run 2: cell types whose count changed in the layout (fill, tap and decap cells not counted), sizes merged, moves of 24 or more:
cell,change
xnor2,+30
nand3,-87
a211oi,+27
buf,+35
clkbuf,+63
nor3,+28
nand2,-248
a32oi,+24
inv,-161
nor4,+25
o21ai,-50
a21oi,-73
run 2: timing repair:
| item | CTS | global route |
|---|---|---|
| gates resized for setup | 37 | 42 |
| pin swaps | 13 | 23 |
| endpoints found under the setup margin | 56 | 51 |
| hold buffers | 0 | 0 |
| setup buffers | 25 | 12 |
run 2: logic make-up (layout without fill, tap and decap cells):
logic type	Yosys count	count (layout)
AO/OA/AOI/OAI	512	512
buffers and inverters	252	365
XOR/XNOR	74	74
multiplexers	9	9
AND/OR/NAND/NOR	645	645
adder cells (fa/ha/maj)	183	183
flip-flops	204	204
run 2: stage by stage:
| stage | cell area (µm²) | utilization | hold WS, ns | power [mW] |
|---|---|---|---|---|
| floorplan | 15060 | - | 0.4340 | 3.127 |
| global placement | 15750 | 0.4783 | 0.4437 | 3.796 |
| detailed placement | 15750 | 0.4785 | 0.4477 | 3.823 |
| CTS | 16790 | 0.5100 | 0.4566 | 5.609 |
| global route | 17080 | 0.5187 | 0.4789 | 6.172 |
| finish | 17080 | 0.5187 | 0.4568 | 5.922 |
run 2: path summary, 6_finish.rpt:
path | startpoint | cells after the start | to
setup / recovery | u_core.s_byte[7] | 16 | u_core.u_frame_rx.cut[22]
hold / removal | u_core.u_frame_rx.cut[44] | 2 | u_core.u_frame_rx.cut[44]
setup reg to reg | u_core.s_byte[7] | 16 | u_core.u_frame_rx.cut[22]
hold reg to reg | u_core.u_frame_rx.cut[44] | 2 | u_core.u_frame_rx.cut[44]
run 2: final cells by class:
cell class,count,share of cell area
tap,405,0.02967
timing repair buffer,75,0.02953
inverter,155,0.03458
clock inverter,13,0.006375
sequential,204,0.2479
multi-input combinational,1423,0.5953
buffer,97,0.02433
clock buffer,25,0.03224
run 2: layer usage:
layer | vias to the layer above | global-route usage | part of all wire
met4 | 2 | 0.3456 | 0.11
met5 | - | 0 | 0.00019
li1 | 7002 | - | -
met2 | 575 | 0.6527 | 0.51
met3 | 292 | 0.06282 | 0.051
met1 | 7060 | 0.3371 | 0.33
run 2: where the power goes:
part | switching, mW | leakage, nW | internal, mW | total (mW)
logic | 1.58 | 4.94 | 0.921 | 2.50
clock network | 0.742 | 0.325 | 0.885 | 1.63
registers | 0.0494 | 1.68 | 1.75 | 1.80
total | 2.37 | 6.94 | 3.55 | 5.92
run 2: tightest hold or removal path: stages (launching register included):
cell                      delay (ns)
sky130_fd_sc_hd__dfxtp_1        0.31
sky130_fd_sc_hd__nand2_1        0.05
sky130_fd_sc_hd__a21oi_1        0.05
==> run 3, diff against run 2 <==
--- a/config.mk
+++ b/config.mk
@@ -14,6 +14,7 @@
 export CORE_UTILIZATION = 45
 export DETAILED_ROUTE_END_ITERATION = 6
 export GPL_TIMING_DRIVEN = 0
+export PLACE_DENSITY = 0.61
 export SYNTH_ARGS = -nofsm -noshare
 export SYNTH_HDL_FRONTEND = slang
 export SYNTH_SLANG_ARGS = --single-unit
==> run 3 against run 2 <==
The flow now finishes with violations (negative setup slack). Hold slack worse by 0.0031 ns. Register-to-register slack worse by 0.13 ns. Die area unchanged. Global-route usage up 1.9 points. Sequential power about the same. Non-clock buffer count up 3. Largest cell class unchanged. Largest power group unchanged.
---
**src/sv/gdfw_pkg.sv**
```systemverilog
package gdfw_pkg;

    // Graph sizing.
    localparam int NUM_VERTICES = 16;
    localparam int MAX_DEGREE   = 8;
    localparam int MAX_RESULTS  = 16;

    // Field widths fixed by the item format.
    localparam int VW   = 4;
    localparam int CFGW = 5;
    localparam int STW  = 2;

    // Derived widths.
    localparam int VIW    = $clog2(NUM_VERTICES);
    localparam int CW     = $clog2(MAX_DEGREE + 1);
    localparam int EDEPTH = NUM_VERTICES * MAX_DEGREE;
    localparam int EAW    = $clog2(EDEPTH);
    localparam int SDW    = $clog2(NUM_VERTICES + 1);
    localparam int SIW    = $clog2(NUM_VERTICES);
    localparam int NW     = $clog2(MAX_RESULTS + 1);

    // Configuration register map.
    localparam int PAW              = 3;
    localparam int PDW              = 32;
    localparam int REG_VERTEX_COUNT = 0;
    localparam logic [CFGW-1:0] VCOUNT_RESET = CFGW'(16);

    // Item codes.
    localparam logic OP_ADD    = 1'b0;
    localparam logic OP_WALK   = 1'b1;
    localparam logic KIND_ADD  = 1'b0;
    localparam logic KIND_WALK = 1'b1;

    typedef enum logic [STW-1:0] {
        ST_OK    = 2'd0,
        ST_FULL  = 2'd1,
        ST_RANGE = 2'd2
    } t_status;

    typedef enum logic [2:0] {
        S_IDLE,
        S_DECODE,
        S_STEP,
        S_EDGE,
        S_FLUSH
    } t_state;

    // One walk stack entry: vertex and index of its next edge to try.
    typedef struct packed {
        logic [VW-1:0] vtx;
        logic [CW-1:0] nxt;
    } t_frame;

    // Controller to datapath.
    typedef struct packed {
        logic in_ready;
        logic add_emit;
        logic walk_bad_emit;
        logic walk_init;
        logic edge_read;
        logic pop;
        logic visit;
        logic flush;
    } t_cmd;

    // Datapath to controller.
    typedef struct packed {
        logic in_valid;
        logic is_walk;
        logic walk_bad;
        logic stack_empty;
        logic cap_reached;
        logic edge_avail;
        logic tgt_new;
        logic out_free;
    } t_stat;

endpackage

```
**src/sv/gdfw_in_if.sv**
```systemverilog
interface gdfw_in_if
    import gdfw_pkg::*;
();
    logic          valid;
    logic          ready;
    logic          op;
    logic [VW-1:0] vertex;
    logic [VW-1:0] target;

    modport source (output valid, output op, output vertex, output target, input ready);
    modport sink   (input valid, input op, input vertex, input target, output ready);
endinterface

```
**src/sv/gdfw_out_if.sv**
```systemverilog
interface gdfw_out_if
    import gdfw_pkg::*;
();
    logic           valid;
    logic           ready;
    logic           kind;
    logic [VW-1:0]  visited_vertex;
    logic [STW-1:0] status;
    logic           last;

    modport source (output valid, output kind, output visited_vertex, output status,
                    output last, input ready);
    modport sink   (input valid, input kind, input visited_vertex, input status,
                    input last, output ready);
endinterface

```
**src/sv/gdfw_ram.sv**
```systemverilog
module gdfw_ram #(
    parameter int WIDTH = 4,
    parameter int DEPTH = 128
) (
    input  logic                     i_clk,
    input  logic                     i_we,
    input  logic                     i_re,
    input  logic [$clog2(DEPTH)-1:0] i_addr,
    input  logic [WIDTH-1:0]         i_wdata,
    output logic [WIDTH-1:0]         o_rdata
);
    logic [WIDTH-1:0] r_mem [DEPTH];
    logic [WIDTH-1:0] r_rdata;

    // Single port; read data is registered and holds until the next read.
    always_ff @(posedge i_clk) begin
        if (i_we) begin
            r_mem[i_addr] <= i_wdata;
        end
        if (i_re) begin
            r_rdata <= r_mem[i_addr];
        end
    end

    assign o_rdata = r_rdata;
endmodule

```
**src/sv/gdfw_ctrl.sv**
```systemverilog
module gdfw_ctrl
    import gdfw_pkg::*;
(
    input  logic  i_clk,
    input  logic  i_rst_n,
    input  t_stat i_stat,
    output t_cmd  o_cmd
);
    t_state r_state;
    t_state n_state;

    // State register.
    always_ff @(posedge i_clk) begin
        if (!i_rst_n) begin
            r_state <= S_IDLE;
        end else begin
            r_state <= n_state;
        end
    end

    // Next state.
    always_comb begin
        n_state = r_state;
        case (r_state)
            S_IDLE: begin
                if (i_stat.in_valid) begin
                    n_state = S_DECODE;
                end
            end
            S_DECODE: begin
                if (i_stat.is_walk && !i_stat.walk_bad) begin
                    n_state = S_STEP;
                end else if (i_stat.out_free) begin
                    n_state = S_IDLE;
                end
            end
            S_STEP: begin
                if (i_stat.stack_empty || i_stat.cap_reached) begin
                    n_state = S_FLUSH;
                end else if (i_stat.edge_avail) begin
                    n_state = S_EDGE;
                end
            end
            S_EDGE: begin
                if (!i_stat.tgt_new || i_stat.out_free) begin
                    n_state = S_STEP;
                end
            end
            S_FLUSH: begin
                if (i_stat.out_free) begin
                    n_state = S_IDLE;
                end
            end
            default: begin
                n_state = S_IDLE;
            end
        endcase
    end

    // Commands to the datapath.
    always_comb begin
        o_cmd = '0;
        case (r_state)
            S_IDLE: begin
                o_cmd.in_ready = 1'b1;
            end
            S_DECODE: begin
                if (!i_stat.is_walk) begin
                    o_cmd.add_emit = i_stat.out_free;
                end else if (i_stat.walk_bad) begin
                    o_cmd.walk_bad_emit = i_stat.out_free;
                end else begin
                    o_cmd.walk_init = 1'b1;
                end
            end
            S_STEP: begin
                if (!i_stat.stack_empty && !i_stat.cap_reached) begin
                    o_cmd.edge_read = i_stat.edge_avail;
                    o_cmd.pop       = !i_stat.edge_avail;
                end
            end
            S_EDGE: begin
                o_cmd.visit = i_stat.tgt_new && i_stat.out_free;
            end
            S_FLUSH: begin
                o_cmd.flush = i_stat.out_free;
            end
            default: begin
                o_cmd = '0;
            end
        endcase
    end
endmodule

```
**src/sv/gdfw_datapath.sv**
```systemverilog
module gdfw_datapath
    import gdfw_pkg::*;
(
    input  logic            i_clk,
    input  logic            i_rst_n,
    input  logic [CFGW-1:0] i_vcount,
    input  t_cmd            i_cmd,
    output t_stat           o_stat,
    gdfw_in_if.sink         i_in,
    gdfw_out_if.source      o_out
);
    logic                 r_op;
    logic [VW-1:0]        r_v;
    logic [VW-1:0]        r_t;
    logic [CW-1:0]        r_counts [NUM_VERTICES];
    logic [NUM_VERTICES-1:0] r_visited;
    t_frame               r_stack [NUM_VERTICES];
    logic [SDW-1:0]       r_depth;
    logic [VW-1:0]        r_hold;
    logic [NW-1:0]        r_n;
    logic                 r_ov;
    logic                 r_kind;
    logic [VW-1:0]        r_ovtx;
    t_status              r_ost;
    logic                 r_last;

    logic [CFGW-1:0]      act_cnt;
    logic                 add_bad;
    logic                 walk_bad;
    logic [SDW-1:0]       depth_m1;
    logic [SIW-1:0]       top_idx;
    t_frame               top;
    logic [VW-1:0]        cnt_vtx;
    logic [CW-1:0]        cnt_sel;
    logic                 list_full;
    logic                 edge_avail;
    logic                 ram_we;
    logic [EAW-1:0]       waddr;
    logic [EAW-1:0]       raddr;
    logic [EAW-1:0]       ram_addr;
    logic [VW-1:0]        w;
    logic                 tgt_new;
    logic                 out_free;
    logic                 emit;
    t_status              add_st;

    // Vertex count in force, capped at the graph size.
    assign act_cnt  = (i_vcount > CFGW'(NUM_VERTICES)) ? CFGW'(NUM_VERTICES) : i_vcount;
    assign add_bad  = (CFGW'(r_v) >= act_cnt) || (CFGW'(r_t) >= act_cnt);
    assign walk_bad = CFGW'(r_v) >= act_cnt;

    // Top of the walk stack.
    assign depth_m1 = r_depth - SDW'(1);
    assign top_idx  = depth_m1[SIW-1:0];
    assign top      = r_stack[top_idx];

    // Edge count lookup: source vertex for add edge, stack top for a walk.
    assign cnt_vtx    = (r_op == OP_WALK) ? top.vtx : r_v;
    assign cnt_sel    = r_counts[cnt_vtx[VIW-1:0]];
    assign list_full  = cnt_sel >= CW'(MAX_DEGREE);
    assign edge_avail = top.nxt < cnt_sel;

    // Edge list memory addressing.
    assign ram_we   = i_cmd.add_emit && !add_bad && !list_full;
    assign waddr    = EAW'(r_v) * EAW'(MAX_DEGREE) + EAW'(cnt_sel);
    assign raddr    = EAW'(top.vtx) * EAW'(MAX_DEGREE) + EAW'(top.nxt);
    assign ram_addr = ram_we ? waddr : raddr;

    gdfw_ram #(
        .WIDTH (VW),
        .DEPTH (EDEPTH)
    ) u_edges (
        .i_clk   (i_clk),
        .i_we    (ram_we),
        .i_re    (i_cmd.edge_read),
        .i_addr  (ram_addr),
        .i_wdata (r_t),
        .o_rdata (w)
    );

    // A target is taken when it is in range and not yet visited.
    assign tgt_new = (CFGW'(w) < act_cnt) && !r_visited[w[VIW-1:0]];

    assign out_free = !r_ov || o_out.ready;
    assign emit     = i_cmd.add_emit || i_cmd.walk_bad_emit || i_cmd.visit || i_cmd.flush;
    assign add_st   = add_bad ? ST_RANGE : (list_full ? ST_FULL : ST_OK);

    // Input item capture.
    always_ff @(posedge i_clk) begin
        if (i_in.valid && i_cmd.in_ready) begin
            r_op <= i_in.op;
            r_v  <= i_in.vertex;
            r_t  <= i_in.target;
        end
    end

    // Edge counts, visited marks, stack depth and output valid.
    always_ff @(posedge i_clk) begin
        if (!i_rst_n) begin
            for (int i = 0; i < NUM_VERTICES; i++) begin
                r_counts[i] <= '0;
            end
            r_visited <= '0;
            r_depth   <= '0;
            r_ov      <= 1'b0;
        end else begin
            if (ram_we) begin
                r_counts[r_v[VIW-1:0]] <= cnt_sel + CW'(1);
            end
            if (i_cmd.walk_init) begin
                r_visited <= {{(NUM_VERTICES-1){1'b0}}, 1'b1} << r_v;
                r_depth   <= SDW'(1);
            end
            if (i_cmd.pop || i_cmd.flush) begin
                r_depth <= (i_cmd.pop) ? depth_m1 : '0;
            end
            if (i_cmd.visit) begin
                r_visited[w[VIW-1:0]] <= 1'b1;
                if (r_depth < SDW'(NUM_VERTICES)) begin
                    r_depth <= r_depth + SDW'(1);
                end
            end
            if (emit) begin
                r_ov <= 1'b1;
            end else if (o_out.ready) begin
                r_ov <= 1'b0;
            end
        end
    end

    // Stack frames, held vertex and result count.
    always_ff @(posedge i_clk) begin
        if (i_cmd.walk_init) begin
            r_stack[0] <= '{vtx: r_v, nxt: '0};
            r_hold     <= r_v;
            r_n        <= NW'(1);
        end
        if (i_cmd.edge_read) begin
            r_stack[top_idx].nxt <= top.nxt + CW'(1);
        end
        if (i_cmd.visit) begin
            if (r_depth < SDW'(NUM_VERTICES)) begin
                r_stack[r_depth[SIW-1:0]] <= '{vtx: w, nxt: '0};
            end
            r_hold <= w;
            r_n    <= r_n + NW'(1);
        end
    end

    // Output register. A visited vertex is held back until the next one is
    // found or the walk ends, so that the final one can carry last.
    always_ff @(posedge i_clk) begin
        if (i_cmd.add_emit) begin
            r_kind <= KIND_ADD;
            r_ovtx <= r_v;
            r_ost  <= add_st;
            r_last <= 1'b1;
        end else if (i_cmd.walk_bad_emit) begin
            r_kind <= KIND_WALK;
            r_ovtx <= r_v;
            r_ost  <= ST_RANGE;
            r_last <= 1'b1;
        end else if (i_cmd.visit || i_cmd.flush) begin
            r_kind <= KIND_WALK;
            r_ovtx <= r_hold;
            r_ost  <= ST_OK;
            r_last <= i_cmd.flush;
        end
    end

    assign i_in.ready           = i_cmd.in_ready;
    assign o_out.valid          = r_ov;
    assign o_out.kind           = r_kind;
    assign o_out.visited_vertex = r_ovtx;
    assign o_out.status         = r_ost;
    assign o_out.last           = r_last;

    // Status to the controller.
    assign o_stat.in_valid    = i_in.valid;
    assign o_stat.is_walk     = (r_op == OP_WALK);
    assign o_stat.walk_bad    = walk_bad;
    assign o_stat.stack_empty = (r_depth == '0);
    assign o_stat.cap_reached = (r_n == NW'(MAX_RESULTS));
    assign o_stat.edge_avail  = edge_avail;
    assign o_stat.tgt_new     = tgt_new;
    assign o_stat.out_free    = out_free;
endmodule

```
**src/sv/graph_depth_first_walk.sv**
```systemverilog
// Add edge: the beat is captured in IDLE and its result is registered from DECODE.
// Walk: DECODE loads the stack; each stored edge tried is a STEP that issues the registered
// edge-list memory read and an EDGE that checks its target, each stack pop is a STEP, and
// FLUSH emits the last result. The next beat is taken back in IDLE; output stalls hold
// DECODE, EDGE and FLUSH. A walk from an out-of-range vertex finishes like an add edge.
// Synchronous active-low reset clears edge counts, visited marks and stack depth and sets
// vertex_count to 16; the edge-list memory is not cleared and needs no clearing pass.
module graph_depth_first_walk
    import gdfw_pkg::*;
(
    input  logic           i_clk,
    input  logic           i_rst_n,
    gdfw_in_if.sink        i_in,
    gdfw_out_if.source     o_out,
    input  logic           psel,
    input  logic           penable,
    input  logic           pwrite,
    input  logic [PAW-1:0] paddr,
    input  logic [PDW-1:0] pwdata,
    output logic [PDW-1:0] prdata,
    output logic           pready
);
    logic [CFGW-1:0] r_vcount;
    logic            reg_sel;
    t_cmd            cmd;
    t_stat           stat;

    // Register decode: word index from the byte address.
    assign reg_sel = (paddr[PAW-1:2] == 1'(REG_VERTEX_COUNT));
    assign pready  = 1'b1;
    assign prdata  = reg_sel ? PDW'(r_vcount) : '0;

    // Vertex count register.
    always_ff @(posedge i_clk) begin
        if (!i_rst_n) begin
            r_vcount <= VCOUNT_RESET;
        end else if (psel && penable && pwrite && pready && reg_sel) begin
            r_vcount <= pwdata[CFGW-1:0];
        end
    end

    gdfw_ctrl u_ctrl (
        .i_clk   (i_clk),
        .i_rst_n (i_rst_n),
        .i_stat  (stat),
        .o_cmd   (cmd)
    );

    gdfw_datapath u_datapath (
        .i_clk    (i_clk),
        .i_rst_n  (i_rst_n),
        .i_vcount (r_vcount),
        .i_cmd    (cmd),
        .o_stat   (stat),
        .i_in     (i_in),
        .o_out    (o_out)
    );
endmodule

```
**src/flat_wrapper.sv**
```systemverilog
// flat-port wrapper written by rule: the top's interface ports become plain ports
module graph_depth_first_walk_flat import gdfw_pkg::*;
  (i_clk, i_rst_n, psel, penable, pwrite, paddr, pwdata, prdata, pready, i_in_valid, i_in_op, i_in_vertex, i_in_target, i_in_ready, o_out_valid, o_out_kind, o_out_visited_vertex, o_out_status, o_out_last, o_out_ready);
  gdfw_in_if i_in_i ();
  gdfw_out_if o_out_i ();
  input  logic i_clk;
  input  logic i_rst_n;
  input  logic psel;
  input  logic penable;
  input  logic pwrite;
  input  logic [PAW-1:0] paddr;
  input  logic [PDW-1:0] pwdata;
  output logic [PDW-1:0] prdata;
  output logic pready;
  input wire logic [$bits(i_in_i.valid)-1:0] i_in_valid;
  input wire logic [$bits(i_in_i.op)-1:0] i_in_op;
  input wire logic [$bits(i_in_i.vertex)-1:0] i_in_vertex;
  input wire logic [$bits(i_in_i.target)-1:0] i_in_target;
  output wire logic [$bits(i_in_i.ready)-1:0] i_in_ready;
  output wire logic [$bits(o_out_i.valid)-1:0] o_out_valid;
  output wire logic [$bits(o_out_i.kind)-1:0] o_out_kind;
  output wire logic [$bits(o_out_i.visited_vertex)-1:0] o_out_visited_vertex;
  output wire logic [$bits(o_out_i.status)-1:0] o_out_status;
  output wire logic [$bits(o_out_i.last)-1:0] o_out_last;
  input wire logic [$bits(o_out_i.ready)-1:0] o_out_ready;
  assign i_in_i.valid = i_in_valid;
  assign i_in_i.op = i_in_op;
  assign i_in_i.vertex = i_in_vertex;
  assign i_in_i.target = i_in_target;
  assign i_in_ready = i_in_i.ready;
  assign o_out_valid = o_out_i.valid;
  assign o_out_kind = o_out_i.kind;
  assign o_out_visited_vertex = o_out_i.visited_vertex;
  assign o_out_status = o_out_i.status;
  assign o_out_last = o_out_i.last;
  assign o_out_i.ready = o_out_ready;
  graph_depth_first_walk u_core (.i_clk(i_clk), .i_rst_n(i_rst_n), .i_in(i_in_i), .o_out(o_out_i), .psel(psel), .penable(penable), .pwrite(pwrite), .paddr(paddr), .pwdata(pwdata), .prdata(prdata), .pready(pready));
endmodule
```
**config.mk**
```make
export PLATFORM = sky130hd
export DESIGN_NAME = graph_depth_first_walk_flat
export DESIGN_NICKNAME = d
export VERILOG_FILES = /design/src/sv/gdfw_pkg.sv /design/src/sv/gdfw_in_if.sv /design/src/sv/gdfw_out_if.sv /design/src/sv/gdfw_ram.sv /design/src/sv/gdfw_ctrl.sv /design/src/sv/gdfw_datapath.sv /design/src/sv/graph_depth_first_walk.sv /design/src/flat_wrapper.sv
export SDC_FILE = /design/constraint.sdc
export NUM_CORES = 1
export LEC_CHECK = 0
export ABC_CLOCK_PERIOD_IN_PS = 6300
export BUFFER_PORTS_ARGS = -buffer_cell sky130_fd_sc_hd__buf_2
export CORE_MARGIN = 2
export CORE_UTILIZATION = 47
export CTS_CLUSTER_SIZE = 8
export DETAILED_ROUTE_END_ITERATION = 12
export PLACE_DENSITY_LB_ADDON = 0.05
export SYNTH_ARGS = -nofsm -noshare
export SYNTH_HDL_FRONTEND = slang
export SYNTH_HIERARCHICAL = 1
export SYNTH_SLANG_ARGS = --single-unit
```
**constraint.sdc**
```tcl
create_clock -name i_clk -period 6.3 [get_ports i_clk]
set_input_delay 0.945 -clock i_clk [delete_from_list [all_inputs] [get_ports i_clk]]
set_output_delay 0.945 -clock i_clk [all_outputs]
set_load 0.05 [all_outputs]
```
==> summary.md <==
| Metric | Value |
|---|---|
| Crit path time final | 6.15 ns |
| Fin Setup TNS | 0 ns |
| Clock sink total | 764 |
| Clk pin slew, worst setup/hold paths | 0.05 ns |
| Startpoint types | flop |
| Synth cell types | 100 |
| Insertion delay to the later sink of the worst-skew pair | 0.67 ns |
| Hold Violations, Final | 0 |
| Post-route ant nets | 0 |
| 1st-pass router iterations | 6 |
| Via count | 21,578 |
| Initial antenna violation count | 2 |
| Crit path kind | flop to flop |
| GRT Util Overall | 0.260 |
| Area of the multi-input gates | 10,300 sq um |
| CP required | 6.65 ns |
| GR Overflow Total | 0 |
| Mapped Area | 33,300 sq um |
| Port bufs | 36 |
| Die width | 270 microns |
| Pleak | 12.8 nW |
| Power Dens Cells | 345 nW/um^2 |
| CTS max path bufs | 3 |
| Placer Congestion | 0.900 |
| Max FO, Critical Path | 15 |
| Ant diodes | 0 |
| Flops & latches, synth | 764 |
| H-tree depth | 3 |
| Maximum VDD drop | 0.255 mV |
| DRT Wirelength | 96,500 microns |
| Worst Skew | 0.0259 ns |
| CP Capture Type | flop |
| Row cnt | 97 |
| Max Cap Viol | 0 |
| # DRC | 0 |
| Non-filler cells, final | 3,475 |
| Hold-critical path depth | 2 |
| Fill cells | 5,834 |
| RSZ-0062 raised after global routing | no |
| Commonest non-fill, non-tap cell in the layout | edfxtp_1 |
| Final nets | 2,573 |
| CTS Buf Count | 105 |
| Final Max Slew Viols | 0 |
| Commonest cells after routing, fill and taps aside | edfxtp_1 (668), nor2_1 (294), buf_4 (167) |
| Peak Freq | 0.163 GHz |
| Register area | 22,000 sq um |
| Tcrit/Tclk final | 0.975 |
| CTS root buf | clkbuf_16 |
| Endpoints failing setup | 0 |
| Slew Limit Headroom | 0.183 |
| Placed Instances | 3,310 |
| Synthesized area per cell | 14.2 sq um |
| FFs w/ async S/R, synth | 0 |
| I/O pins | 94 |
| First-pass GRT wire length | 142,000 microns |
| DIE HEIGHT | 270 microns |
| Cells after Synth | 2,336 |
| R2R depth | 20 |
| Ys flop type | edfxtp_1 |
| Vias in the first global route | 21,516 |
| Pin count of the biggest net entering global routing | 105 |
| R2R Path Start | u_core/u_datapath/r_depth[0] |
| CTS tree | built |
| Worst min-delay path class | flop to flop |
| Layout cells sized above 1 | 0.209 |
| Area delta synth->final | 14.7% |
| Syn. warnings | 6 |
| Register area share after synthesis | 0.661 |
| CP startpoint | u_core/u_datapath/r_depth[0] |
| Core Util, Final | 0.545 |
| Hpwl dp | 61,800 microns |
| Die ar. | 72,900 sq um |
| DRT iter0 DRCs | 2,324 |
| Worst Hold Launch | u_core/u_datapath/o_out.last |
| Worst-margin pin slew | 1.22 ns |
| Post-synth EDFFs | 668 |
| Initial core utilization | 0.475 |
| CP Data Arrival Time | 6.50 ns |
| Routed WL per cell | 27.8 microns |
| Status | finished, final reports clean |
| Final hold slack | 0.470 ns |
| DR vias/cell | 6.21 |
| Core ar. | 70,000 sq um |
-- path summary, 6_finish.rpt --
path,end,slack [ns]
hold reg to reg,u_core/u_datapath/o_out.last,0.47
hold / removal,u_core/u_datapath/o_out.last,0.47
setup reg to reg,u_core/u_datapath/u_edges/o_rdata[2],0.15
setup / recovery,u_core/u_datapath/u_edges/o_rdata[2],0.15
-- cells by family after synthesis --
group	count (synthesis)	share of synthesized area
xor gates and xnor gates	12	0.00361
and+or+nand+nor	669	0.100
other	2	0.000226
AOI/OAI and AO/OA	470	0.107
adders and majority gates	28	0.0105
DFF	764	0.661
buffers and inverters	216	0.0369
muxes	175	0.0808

- WHAT NEEDS TO BE DONE: Copy, exactly and only, the lines above that begin with the one containing "margin | 56 | 51 |" and finish with the one containing "run 2: where".

- RESULT OF THE TASK:
| endpoints found under the setup margin | 56 | 51 |
| hold buffers | 0 | 0 |
| setup buffers | 25 | 12 |
run 2: logic make-up (layout without fill, tap and decap cells):
logic type	Yosys count	count (layout)
AO/OA/AOI/OAI	512	512
buffers and inverters	252	365
XOR/XNOR	74	74
multiplexers	9	9
AND/OR/NAND/NOR	645	645
adder cells (fa/ha/maj)	183	183
flip-flops	204	204
run 2: stage by stage:
| stage | cell area (µm²) | utilization | hold WS, ns | power [mW] |
|---|---|---|---|---|
| floorplan | 15060 | - | 0.4340 | 3.127 |
| global placement | 15750 | 0.4783 | 0.4437 | 3.796 |
| detailed placement | 15750 | 0.4785 | 0.4477 | 3.823 |
| CTS | 16790 | 0.5100 | 0.4566 | 5.609 |
| global route | 17080 | 0.5187 | 0.4789 | 6.172 |
| finish | 17080 | 0.5187 | 0.4568 | 5.922 |
run 2: path summary, 6_finish.rpt:
path | startpoint | cells after the start | to
setup / recovery | u_core.s_byte[7] | 16 | u_core.u_frame_rx.cut[22]
hold / removal | u_core.u_frame_rx.cut[44] | 2 | u_core.u_frame_rx.cut[44]
setup reg to reg | u_core.s_byte[7] | 16 | u_core.u_frame_rx.cut[22]
hold reg to reg | u_core.u_frame_rx.cut[44] | 2 | u_core.u_frame_rx.cut[44]
run 2: final cells by class:
cell class,count,share of cell area
tap,405,0.02967
timing repair buffer,75,0.02953
inverter,155,0.03458
clock inverter,13,0.006375
sequential,204,0.2479
multi-input combinational,1423,0.5953
buffer,97,0.02433
clock buffer,25,0.03224
run 2: layer usage:
layer | vias to the layer above | global-route usage | part of all wire
met4 | 2 | 0.3456 | 0.11
met5 | - | 0 | 0.00019
li1 | 7002 | - | -
met2 | 575 | 0.6527 | 0.51
met3 | 292 | 0.06282 | 0.051
met1 | 7060 | 0.3371 | 0.33
run 2: where the power goes:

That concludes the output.